*** Opening of Source material ***

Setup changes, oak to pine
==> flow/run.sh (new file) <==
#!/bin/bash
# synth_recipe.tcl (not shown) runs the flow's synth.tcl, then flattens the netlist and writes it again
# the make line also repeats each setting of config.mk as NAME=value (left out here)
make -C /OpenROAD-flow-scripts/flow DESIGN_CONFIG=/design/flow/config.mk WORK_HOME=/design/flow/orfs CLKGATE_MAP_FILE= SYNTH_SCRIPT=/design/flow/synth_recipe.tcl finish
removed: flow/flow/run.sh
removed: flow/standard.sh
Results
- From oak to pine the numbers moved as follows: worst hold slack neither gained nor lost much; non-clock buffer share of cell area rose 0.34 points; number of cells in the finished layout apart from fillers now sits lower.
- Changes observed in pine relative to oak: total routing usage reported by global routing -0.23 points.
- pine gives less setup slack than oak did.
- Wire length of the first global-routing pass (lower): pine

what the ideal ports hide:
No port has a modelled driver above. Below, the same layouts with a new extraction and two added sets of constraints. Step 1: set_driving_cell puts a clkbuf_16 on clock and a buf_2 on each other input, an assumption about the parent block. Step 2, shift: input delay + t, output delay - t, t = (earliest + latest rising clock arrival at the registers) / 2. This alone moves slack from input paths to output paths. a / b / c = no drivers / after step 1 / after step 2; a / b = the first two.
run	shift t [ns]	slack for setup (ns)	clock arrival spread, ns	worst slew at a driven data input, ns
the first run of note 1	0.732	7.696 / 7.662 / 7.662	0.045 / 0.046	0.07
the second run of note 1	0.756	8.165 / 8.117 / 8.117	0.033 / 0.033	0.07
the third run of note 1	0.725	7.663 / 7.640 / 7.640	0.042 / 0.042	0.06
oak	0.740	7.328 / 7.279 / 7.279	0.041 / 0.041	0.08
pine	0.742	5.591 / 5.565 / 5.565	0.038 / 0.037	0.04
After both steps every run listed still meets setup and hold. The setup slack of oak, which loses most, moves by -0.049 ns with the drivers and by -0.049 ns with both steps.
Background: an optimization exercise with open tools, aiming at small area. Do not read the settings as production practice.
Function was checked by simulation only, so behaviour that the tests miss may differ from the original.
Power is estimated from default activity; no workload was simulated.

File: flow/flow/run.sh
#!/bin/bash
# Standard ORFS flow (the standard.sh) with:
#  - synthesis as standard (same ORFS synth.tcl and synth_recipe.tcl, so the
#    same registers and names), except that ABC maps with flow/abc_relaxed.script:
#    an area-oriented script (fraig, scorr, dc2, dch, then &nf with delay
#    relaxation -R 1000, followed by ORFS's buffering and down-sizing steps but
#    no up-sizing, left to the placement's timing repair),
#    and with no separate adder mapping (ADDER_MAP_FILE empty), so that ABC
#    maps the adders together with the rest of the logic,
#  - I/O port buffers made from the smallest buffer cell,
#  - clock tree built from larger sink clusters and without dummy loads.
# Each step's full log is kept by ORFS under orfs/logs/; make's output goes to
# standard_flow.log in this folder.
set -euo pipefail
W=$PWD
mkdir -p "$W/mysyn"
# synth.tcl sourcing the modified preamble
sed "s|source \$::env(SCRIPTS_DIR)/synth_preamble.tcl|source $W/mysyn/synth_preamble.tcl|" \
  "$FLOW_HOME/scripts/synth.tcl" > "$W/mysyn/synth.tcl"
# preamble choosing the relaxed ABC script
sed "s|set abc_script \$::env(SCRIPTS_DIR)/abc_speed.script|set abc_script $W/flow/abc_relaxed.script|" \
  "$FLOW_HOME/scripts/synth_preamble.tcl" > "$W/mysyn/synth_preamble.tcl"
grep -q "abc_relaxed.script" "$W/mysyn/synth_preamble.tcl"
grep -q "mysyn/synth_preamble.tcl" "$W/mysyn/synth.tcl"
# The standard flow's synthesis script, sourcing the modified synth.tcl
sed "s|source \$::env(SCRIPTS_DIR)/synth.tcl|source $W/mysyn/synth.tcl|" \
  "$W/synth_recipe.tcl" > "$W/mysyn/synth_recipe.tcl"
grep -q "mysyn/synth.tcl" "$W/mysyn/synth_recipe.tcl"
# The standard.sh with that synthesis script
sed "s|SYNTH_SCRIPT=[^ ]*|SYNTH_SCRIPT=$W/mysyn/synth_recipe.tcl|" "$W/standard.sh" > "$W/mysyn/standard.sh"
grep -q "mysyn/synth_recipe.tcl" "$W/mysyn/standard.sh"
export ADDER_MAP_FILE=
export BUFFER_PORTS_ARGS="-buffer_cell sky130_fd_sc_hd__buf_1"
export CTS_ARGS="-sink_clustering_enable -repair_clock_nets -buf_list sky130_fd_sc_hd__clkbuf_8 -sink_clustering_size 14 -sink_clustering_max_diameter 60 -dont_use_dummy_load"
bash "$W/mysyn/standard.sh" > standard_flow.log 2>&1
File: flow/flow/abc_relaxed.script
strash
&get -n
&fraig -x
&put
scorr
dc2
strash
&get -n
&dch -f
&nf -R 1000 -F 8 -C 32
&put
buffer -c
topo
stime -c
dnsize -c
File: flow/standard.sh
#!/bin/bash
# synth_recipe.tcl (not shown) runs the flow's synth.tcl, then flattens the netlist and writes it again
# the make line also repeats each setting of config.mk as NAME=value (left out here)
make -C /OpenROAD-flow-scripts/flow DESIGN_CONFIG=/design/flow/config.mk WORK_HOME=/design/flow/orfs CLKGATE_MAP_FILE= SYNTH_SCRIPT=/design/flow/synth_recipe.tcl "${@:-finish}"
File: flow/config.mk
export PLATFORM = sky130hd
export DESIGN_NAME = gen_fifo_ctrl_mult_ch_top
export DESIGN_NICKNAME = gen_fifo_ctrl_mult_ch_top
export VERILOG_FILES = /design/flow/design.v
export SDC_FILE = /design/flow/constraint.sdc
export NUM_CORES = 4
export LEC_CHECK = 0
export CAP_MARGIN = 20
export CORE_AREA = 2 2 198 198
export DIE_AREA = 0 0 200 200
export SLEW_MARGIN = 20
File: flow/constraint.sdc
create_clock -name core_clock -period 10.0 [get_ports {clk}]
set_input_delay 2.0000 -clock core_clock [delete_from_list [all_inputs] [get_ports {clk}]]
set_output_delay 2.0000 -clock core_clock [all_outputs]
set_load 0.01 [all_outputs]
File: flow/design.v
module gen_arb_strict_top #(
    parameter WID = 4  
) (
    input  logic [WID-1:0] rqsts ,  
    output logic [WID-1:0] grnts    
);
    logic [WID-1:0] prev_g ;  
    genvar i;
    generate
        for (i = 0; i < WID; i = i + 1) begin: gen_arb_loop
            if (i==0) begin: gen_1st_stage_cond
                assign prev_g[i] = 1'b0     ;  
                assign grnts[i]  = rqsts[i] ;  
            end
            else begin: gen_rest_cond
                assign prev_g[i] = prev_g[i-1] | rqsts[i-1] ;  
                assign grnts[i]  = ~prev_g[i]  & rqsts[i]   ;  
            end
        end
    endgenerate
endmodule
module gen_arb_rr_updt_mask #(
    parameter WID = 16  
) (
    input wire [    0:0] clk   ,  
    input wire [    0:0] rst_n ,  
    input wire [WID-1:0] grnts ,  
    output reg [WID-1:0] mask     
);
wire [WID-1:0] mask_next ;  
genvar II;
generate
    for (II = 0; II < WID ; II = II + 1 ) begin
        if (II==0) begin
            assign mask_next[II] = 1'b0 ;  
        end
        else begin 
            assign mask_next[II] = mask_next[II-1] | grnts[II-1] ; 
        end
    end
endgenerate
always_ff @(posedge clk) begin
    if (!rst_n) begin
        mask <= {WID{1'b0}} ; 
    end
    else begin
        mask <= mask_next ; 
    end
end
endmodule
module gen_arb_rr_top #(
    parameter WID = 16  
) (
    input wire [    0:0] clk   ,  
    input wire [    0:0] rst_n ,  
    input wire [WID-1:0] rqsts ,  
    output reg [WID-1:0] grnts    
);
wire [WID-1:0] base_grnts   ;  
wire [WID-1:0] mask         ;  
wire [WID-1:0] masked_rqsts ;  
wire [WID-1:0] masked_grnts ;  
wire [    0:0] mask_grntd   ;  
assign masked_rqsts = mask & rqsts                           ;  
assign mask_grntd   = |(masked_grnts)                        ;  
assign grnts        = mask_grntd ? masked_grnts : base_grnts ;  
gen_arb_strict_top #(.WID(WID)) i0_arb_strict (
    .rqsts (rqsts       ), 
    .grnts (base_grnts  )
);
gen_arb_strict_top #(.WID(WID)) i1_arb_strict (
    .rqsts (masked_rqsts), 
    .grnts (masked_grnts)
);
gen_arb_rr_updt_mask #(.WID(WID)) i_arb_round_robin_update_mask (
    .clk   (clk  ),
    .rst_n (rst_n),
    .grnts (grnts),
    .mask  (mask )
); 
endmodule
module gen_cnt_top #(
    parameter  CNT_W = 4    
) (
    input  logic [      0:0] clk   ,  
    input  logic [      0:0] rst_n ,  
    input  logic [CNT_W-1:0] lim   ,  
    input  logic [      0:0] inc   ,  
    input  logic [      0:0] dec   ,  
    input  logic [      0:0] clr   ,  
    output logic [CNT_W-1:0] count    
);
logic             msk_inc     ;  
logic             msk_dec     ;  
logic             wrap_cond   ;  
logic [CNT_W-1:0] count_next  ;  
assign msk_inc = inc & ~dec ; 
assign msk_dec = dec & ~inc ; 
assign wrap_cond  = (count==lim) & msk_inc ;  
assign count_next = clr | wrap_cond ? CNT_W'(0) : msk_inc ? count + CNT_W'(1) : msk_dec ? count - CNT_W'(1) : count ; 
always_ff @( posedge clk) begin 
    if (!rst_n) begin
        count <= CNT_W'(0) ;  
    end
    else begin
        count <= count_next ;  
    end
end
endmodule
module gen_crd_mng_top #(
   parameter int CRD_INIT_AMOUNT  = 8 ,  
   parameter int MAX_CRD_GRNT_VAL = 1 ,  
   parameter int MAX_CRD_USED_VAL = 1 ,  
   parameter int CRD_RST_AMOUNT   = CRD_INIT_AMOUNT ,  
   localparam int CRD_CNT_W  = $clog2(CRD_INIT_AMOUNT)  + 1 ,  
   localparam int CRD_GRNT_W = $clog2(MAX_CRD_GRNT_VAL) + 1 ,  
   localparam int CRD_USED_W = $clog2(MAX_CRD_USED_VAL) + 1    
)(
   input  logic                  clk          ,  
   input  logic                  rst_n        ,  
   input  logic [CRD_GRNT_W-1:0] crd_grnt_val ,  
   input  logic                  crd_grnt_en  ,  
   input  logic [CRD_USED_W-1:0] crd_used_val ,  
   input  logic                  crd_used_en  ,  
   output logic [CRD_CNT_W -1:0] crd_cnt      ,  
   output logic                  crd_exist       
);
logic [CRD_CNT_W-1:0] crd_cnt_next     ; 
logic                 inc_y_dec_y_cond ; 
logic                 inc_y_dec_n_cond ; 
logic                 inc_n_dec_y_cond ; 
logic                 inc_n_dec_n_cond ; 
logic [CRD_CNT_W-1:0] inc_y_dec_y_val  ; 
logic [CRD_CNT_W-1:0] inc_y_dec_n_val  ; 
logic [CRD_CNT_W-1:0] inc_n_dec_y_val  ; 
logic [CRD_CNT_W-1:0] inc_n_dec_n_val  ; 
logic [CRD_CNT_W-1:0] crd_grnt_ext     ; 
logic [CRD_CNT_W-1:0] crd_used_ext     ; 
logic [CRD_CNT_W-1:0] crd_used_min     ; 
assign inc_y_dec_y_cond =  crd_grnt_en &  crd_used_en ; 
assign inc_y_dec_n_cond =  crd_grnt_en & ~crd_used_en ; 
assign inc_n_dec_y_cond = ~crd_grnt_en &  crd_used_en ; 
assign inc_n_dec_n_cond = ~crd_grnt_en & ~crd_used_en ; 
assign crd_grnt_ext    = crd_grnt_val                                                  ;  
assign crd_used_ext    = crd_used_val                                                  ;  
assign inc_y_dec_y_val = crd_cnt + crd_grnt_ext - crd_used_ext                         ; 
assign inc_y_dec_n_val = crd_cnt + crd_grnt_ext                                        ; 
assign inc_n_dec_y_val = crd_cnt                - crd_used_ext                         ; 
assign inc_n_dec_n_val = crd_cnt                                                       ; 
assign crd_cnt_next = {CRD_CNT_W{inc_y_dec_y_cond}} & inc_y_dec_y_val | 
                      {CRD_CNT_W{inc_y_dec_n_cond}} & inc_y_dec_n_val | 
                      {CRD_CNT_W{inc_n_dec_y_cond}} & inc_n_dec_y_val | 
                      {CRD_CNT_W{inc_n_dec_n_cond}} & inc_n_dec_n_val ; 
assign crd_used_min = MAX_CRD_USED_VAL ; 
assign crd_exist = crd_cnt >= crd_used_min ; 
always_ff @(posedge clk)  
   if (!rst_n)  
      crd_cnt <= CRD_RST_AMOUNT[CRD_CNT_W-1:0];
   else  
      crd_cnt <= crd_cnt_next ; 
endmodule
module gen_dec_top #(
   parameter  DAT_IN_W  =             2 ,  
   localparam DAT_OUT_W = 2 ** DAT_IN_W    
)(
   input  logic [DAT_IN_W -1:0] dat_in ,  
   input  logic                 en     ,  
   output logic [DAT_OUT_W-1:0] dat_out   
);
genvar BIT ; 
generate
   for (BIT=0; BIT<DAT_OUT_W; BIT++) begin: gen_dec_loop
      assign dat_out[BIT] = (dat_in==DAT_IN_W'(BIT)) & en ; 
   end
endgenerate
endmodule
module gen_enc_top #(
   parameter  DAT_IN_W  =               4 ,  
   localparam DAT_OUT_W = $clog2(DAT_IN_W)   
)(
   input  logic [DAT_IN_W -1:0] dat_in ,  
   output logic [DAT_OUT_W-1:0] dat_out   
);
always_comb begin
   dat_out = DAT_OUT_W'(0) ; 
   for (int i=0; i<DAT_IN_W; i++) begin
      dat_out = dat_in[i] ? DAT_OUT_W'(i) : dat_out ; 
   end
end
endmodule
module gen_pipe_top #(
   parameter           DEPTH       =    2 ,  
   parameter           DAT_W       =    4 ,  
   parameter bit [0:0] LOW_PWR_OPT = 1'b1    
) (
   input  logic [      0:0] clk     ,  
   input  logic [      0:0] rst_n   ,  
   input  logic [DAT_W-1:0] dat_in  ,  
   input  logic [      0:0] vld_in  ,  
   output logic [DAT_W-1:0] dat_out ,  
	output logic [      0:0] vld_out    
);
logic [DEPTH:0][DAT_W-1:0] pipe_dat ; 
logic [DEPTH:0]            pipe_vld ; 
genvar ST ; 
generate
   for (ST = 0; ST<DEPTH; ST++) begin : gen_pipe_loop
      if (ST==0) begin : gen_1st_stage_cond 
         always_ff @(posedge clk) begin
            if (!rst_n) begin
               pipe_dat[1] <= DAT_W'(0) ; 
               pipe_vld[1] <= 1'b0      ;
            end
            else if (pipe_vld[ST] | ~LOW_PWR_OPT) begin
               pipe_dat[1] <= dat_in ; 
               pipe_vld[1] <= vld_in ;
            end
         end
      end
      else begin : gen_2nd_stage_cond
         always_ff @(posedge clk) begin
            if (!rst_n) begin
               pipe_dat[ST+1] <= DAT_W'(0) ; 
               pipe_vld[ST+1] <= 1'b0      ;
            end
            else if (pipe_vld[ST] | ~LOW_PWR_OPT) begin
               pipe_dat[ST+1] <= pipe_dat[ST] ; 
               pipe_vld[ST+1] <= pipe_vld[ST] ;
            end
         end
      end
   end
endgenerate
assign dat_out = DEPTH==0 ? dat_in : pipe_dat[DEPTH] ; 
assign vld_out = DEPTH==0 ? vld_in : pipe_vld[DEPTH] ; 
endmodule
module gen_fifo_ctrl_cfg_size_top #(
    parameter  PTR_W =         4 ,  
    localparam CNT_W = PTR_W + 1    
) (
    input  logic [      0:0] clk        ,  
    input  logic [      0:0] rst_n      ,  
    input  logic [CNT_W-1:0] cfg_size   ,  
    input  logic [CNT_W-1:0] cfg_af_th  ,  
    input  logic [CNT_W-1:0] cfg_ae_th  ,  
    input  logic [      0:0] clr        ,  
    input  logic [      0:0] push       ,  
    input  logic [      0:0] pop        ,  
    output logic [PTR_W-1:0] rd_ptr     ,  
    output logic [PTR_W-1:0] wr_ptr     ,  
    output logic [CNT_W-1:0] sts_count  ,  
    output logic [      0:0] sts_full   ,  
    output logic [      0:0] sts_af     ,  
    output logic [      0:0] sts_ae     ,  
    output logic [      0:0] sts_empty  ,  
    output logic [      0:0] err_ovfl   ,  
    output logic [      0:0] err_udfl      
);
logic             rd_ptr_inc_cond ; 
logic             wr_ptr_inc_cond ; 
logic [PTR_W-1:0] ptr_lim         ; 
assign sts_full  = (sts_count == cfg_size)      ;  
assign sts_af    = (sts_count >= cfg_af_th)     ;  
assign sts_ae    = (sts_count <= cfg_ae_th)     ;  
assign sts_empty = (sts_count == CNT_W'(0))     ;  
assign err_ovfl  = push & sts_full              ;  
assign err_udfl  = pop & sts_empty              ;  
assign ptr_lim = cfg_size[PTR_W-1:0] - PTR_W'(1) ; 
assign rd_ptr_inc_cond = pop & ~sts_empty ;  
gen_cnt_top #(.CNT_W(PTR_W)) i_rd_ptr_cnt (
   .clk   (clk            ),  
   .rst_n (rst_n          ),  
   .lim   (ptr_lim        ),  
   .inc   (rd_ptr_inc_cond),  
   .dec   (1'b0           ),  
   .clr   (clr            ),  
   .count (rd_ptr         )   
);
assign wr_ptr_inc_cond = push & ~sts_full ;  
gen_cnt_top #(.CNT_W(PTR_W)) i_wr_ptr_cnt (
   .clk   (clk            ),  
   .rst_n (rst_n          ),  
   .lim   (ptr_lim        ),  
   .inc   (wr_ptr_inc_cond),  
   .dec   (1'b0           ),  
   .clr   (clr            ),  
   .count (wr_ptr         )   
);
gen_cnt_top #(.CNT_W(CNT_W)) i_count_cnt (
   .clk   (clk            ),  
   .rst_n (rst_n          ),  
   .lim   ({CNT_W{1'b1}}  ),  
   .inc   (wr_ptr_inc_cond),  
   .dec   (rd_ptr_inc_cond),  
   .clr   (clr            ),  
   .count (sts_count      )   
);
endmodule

*** Close of Source material ***

Work request -> Send back an exact copy of only the lines from the line with "flow/run.sh (new file)" up to and including the line with "- From oak to" in the data above.

Written answer ->
==> flow/run.sh (new file) <==
#!/bin/bash
# synth_recipe.tcl (not shown) runs the flow's synth.tcl, then flattens the netlist and writes it again
# the make line also repeats each setting of config.mk as NAME=value (left out here)
make -C /OpenROAD-flow-scripts/flow DESIGN_CONFIG=/design/flow/config.mk WORK_HOME=/design/flow/orfs CLKGATE_MAP_FILE= SYNTH_SCRIPT=/design/flow/synth_recipe.tcl finish
removed: flow/flow/run.sh
removed: flow/standard.sh
Results
- From oak to pine the numbers moved as follows: worst hold slack neither gained nor lost much; non-clock buffer share of cell area rose 0.34 points; number of cells in the finished layout apart from fillers now sits lower.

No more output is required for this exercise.